EL REGALO


EL REGALO en tiempos no tan remotos.

Después que el cielo ardiera, se cortó la luz. Una cortina de agua caía del techo de la galería, elevada medio metro, del nivel de la tierra revestida por el pasto autóctono, a la que se llegaba descendiendo por escalones de cemento. Hortensias moradas y margaritas blancas recibían las gotas, y estiraban los tallos.
Los niños esperaron la apertura del cielo, para tirar cortezas en la corriente clara de la zanja y avizorar a la ganadora al final de la calle. Volvían por la cuesta hasta el portón de la cerca y comenzaban de nuevo. Se unieron vecinos y ya era un torneo de regatas.
-La merienda, gritó la abuela y ante la ausencia fue a buscarlos.
Cachetes colorados, respiración agitada, brillo en los ojos, ganas de chocolatada y pan con manteca.
Empezó a oscurecer.
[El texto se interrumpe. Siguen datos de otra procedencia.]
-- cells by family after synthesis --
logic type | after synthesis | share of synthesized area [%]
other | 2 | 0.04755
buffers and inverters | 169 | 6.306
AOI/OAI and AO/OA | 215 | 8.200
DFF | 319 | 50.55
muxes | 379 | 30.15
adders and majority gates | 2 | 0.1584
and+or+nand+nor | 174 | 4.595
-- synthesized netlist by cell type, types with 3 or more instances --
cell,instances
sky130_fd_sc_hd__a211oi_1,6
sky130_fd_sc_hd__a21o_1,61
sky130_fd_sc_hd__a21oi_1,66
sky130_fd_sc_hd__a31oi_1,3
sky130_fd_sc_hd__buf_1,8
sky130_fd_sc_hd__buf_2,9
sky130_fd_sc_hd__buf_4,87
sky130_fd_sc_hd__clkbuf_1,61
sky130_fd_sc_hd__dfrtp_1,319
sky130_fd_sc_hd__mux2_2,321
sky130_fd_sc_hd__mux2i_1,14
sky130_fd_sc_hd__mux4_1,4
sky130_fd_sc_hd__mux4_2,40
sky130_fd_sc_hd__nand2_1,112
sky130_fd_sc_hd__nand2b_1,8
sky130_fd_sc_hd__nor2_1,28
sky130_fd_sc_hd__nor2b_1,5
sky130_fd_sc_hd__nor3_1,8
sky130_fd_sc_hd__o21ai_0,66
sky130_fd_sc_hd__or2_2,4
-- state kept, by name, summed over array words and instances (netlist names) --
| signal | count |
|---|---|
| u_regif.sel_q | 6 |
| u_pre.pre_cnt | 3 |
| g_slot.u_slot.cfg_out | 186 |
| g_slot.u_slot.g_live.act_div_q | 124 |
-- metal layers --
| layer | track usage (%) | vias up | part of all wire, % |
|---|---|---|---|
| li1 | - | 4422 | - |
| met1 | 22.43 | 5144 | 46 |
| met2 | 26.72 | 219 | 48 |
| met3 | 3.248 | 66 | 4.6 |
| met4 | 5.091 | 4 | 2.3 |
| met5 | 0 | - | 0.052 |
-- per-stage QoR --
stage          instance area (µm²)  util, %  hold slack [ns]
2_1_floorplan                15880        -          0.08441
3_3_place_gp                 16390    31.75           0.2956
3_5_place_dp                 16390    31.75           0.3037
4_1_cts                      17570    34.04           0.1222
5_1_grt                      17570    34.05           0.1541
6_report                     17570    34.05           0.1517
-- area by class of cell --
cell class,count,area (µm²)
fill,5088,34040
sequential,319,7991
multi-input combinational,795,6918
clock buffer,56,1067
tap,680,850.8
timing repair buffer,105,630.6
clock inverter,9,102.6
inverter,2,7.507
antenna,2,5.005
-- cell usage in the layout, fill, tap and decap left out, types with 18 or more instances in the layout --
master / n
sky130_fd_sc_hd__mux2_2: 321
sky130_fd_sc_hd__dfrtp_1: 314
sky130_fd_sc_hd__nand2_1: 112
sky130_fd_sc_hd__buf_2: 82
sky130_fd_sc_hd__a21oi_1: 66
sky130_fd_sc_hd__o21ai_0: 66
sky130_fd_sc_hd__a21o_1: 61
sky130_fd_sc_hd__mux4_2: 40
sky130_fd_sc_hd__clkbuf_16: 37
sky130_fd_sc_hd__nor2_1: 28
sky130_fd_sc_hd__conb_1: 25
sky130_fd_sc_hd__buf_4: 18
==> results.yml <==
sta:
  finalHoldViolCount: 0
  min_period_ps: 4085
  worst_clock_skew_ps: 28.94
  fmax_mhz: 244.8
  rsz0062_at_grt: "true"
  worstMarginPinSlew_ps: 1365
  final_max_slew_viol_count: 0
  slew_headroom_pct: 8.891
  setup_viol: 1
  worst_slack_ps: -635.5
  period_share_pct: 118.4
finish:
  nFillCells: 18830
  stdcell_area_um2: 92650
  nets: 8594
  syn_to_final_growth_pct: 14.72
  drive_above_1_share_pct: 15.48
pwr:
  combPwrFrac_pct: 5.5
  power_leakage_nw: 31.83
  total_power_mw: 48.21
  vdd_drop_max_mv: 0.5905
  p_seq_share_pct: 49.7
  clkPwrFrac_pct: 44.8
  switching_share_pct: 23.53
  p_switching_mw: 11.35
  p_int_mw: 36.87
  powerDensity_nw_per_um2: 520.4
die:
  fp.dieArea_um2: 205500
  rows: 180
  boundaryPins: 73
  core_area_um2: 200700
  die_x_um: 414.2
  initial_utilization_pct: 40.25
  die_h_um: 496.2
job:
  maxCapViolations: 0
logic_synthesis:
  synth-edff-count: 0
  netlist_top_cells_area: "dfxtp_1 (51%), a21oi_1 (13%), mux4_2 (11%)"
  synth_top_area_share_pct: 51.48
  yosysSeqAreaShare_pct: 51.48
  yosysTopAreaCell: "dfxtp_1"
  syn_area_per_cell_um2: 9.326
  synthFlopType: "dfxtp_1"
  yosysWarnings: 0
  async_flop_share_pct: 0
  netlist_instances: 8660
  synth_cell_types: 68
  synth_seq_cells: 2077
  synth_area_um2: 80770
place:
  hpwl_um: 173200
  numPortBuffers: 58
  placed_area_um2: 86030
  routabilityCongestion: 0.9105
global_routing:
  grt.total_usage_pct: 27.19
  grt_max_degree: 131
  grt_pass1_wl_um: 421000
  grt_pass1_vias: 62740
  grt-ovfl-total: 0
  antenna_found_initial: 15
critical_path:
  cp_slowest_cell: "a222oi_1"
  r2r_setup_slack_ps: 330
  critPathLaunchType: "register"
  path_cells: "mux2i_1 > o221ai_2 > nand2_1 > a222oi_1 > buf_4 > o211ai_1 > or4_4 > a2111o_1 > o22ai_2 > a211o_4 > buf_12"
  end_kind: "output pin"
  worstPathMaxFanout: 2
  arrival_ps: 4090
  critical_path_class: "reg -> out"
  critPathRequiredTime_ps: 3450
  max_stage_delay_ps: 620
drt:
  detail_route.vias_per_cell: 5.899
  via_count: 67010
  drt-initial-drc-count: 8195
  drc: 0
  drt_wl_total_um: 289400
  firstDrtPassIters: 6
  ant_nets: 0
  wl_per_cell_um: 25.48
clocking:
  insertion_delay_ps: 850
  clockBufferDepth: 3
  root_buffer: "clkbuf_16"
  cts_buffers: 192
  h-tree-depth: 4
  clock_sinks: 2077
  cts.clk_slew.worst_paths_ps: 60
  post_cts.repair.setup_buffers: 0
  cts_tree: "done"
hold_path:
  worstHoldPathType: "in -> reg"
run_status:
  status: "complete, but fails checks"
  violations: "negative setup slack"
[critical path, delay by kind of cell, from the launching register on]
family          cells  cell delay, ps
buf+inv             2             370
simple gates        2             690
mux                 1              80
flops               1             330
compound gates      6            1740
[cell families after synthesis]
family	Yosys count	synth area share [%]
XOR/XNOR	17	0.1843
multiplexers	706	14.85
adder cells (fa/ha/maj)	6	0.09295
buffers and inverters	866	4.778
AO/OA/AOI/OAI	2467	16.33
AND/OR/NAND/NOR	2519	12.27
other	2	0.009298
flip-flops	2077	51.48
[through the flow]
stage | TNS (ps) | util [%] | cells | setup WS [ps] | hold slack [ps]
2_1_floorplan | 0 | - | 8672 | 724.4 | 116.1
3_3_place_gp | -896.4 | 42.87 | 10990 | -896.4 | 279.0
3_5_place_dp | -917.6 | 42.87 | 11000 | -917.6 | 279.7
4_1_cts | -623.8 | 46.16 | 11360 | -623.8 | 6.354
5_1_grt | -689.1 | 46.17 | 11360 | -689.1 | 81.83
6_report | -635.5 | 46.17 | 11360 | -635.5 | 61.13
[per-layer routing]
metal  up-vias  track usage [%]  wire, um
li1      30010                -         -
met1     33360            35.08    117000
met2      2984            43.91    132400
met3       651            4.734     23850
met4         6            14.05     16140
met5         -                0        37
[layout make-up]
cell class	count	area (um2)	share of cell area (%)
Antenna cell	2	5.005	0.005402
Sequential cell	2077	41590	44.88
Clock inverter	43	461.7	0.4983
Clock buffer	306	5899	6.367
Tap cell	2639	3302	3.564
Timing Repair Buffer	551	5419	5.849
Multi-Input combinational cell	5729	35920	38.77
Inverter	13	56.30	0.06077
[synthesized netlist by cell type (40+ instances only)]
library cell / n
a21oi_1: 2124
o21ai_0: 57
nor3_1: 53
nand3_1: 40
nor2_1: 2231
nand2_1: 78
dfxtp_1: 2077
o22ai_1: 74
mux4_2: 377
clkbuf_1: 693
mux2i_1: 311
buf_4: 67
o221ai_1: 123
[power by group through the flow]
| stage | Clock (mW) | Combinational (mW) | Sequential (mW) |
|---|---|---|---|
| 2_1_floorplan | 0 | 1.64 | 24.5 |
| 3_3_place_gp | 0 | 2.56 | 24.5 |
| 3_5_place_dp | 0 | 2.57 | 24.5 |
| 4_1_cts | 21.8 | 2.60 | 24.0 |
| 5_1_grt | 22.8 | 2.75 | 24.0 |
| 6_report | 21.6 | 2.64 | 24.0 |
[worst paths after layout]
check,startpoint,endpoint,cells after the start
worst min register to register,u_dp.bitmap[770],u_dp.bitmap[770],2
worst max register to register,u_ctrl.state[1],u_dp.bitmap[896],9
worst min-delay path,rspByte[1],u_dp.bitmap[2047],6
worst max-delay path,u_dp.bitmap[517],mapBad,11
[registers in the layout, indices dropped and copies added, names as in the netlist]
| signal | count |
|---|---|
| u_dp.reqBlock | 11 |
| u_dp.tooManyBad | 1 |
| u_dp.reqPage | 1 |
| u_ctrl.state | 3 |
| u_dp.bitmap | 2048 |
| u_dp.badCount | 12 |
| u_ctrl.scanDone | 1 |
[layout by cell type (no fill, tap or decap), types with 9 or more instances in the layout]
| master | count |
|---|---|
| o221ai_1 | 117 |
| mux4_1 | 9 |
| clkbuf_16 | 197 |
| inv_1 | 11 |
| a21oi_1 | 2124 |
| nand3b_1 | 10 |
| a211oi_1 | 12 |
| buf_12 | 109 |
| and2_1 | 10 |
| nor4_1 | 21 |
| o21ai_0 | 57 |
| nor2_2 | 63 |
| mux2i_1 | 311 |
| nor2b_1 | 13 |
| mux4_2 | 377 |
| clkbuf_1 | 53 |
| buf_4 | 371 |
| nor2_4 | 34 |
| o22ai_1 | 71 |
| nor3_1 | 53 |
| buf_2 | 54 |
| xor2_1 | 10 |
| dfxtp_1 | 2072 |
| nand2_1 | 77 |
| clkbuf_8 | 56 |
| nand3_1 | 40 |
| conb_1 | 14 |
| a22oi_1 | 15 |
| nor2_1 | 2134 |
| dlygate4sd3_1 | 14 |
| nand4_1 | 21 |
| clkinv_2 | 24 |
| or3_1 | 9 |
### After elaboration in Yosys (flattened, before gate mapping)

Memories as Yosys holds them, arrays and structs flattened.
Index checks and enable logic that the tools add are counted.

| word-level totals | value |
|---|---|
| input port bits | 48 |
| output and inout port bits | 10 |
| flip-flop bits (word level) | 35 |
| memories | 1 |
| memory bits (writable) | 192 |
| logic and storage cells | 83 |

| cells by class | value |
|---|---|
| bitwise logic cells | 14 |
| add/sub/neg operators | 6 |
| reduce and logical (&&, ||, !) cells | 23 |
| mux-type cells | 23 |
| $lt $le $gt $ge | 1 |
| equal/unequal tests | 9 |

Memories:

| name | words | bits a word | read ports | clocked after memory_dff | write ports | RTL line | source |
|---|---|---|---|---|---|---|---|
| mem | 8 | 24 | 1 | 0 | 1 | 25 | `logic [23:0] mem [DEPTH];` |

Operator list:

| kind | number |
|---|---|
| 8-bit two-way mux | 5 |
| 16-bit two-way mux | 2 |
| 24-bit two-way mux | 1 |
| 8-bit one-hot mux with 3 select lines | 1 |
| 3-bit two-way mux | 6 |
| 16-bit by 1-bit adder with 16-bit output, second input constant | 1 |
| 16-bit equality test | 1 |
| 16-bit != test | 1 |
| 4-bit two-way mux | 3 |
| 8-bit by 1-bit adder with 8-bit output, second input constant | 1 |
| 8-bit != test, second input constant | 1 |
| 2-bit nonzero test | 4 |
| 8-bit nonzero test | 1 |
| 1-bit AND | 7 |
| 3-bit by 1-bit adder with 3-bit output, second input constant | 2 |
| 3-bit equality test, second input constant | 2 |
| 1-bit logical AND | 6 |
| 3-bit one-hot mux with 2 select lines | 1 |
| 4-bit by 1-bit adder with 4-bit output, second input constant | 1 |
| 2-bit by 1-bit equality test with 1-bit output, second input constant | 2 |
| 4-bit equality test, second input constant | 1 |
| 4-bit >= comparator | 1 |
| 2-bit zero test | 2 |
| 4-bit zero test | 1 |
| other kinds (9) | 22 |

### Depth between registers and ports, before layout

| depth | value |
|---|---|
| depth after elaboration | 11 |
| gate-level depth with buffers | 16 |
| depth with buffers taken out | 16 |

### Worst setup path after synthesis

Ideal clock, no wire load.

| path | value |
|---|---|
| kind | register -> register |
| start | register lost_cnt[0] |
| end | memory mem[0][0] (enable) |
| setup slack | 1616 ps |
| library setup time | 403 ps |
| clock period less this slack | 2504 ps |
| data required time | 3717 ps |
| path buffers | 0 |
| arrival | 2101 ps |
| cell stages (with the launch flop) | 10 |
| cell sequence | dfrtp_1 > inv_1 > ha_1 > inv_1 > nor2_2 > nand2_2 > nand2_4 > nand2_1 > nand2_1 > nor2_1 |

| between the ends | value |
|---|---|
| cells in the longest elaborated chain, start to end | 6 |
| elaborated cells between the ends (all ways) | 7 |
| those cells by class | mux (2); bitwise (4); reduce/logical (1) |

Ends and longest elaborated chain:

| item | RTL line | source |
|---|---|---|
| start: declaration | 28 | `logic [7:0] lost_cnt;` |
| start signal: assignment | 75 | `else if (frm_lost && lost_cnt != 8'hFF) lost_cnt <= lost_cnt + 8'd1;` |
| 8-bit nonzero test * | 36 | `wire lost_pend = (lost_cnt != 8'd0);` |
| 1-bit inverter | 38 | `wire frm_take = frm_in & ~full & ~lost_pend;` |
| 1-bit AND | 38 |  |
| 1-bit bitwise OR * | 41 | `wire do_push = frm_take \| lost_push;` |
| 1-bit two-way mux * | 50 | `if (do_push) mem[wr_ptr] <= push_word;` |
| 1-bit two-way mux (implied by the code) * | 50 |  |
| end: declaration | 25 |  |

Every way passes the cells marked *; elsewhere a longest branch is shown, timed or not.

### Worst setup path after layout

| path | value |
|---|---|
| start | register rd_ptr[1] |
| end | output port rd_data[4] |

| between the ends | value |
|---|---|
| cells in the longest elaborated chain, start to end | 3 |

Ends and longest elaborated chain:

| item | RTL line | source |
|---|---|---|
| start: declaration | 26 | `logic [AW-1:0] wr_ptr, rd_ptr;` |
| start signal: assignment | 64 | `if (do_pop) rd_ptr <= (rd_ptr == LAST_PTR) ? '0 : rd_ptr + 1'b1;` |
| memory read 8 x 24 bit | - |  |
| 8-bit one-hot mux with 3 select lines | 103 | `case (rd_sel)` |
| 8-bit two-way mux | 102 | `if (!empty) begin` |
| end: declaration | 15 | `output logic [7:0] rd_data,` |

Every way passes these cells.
[src/rtl/byte_serial_loader.sv]
module byte_serial_loader #(
  parameter int DW = 8
) (
  input  logic          clk,
  input  logic          rst_n,
  input  logic          host_sel_n,
  input  logic          host_sel,
  input  logic          host_wr_n,
  input  logic          host_rd_n,
  input  logic [DW-1:0] host_data,
  input  logic          host_last,
  output logic          ser_out,
  output logic          ser_halt,
  output logic          ready,
  output logic          stat_oe,
  output logic [DW-1:0] stat_data
);
  localparam int CW = $clog2(DW + 1);
  localparam logic [CW-1:0] FULL_CNT = CW'(DW);
  localparam logic [CW-1:0] LAST_CNT = CW'(DW - 1);
  localparam logic [CW-1:0] ONE = CW'(1);

  logic          wr_cond;
  logic [2:0]    wsync;
  logic          capture;
  logic [DW-1:0] stage, hold, sh;
  logic          stage_last, hold_last, sh_last;
  logic          hold_full, hold_aged;
  logic [CW-1:0] cnt;
  logic          xfer;
  logic [CW-1:0] busy_len;

  assign wr_cond   = !host_wr_n && !host_sel_n && host_rd_n && host_sel;
  assign capture   = wsync[2] && !wsync[1];
  assign ser_halt  = sh_last && (cnt == ONE);
  assign xfer      = hold_full && hold_aged && !ser_halt &&
                     ((cnt == '0) || (cnt == ONE && !sh_last));
  assign ser_out   = (cnt == '0) ? 1'b1 : sh[0];
  assign ready     = !hold_full;
  assign stat_oe   = !host_sel_n && host_sel && !host_rd_n && host_wr_n;
  assign stat_data = {ready, {(DW-1){1'b1}}};

  always_ff @(posedge clk or negedge rst_n) begin
    if (!rst_n) begin
      wsync      <= '0;
      stage      <= '0;
      stage_last <= 1'b0;
      hold       <= '0;
      hold_last  <= 1'b0;
      hold_full  <= 1'b0;
      hold_aged  <= 1'b0;
    end else begin
      wsync <= {wsync[1:0], wr_cond};
      if (wsync[1]) begin
        stage      <= host_data;
        stage_last <= host_last;
      end
      if (capture) begin
        hold      <= stage;
        hold_last <= stage_last;
        hold_full <= 1'b1;
        hold_aged <= 1'b0;
      end else if (xfer) begin
        hold_full <= 1'b0;
        hold_aged <= 1'b0;
      end else begin
        hold_aged <= hold_full;
      end
    end
  end

  always_ff @(posedge clk or negedge rst_n) begin
    if (!rst_n) begin
      sh      <= '0;
      sh_last <= 1'b0;
      cnt     <= '0;
    end else if (xfer) begin
      sh      <= hold;
      sh_last <= hold_last;
      cnt     <= hold_last ? LAST_CNT : FULL_CNT;
    end else if (cnt > ONE) begin
      sh  <= sh >> 1;
      cnt <= cnt - ONE;
    end else if (cnt == ONE && !sh_last) begin
      cnt <= '0;
    end
  end

  always_ff @(posedge clk or negedge rst_n) begin
    if (!rst_n)     busy_len <= '0;
    else if (ready) busy_len <= '0;
    else if (busy_len != '1) busy_len <= busy_len + ONE;
  end

  AST_HOLD_FREE: assert property (@(posedge clk) disable iff (!rst_n)
    capture |-> !hold_full);
  AST_CAPTURE_BUSY: assert property (@(posedge clk) disable iff (!rst_n)
    capture |=> !ready);
  AST_BUSY_BOUND: assert property (@(posedge clk) disable iff (!rst_n)
    busy_len <= FULL_CNT);
  AST_SHIFT_STEP: assert property (@(posedge clk) disable iff (!rst_n)
    (cnt > ONE) |=> (ser_out == $past(sh[1])));
  AST_HALT_FROZEN: assert property (@(posedge clk) disable iff (!rst_n)
    ser_halt |=> (ser_halt && $stable(ser_out)));
endmodule

[config.mk]
export PLATFORM = sky130hd
export DESIGN_NAME = byte_serial_loader
export DESIGN_NICKNAME = d
export VERILOG_FILES = /design/src/rtl/byte_serial_loader.sv
export SDC_FILE = /design/constraint.sdc
export NUM_CORES = 1
export LEC_CHECK = 0
export BUFFER_PORTS_ARGS = -buffer_cell sky130_fd_sc_hd__buf_2
export CAP_MARGIN = 20
export CORE_UTILIZATION = 45
export DETAILED_ROUTE_END_ITERATION = 12
export GPL_TIMING_DRIVEN = 0
export MAX_ROUTING_LAYER = met4
export PLACE_DENSITY = 0.68
export SKIP_LAST_GASP = 1
export SLEW_MARGIN = 0
export SYNTH_ARGS = -nofsm -noshare
export SYNTH_HDL_FRONTEND = slang
export SYNTH_SLANG_ARGS = --single-unit
[constraint.sdc]
create_clock -name clk -period 3 [get_ports clk]
set_input_delay 0.45 -clock clk [delete_from_list [all_inputs] [get_ports clk]]
set_output_delay 0.45 -clock clk [all_outputs]
set_load 0.05 [all_outputs]
==> run metrics, run 1 <==
result of the run complete, no violations; Slowest cell on crit path dfrtp_1; share of the clock period used by the worst path after layout 0.755; Routability Congestion approximately 0.87; highest achievable clock rate about 440 MHz; final number of setup-violating endpoints 0; PnR worst setup slack 0.735 ns; Worst Tran Pin Value approximately 0.78 ns; CTS Buf Count 5; core area between 0.003 and 0.004 mm^2; classification of the worst setup path register to primary output; warning count from the yosys run 0; # resized after CTS 0; top flip-flop cell by instance count after synthesis dfrtp_1; clock skew after layout between 0.004 and 0.005 ns; initial DRC count approximately 130; time the final worst path needs with I/O delays and setup ~2.3 ns; relative area change from synthesis to final layout 17.0%; final hold violation count 0; number of vias after detailed routing 1,159; Worst Setup Slack post-DPL roughly 1.1 ns; width of the die approximately 64 um; Clk pin slew, worst setup/hold paths around 0.070 ns; detail-routed via count per cell 5.29; number of cells traversed by the worst register-to-register path 6; die boundary height ~64 um; CP Capture Type primary output; number of unique standard cell types used by synthesis 31; maximum vdd ir drop 0.432 mV; flop and latch count out of synthesis 36; signal arrival time at the worst endpoint roughly 1.8 ns; Max Transition Viols Final 0; count of input and output buffers 19; worst endpoint required time 2.55 ns; antenna-violating nets left 0; final routed wire length divided by cell count around 14 um; synth cell count leaders 36 x dfrtp_1, 17 x mux2_2, 9 x a31oi_1; most area-consuming cells after synthesis dfrtp_1 53%, mux2_2 11%, a211oi_1 3.5%; share of the synthesized area in the top cell type 0.529; Leak Pwr 0.933 nW; post-detailed-placement cell area around 0.0019 mm^2; Multi-input gate area 688 um^2; worst path cell trace nor2_1 > clkbuf_1 > and3_1 > buf_2; critical path launch point type register; number of placed I/O pins 27; number of antenna violations at the first check in global routing 0; Syn Area/Cell around 12 um^2; sequential-to-total area share from yosys stat 0.529; Tot GR Track Use 0.180; Post-CTS Hold Fix Bufs 0; fraction of final layout cells with drive strength greater than 1 0.364; DR pass1 iterations 4; number of global-route vias before repair about 1.2k; ant diodes 0; Hold Crit Class primary input to async pin; number of synthesized flops with an enable pin 0; cells after synthesis 140; highest cell delay on the worst timing path roughly 0.44 ns; post-route cell area roughly 0.002 mm^2; maximum capacitance violations 0; Max Buffers Root-to-Sink 2; number of nets in the finished design between 150 and 200; post-synthesis instance area 0.00170 mm^2; library cell with the largest summed area after synthesis dfrtp_1; H-tree depth 2; post-detailed-route DRC marker count 0; Cell Pwr Density roughly 1000 mW/mm^2; Async SR Flop Fraction 1.00; global-route wire length before repair 5350 um; setup repair after global routing missed its margin false; row count 21; register cell area after layout approximately 900 um^2; Starting Density 0.491; most instantiated library cell after synthesis dfrtp_1; wirelength, routed 3030 um; clock insertion delay at the later pin of the skew report approximately 0.29 ns; clock root buffer master clkbuf_8; Slew headroom 0.481; Clock Sinks 36; final-layout fill cell count approximately 310; maximum number of pins on one net before global-route repair 37; estimated wirelength of the detail-placed design between 2000 and 2500 um; maximum fanout count along the critical path 10; die area around 0.0040 mm^2; Setup Fix Bufs, Post-CTS 0; global route total overflow 0; CTS tree done; setup TNS 0 ns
La mujer trajo una lámpara antigua, un depósito transparente rodeado por un aro metálico con un líquido rosado, una mecha sobresaliendo y una cubierta también de vidrio, cilíndrica, ensanchada en el medio y un poco estrangulada después. Acodados sobre la mesa, los niños miraban asombrados. La abuela giró una rueda por fuera y levantó la mecha, retiró la pantalla y acercó un fósforo. Cuando prendió, volvió a bajar la mecha y encajó la pieza transparente. El ambiente se iluminó. Les alcanzó el juego de damas y fue a preparar la cena. Jugaron dos partidos pero la lámpara lo tenía intranquilos. El menor giró la rueda, haciendo levantar la mecha. La luz se incrementó. La abuela se dio cuenta y la llevó a su antigua posición.
-Tenemos que ahorrar kerosene, no sabemos cuándo volverá la luz, dijo con su voz paciente. Voy a llenar la bañadera, pueden jugar en el agua. Prendió dos velas y después de un tiempo los refregó con esponja vegetal. Cenaron y se durmieron después de escuchar la historia del libro de las historias.
Al día siguiente, uno más de esas vacaciones cordobesas, se volvió a encontrar la banda, jugaron desde la mañana, a la escondida, a la mancha. Vigilaron las hormigas. Tiraron migas a los pájaros.
Por la tarde fueron a jugar al campito, con Rosa y Eugenia, dos mamás charlatanas y todos los amigos de la cuadra.
Antes de salir, el mayor guardó en un bolso, dos frascos de vidrio, con tapa, de esos de mermelada, junto con los sandwiches de queso de cabra.
Pasaron las horas.
-A casa, volvemos, llamó Rosa, cuando el ocaso comenzó a colorearse.
-Sólo un rato más, pidió el mayor. Se acercó a Rosa y le cuchicheó palabras al oído. Ella rió y le dio permiso. Los demás fueron tras él curiosos.
Corrieron hasta la enredadera de campanitas azules. El mayor pidió silencio. Se sentaron en el pasto, esperando la representación.
Abrió el frasco de vidrio, su hermano hizo lo mismo. Con sus dedos pequeños cerraban los pétalos de las flores y sacudían el contenido en los frascos. Los demás no sabían que pasaba, pero ni una palabra se escapaba. Al rato cerraron los frascos y dejaron el lugar. Les mostraron a los amigos los recipientes iluminados por las luciérnagas atrapadas.
Se los dieron a la abuela, mirándola a la cara, para verla sonreir.
-Tomá, es un regalo, para cuando se corte la luz.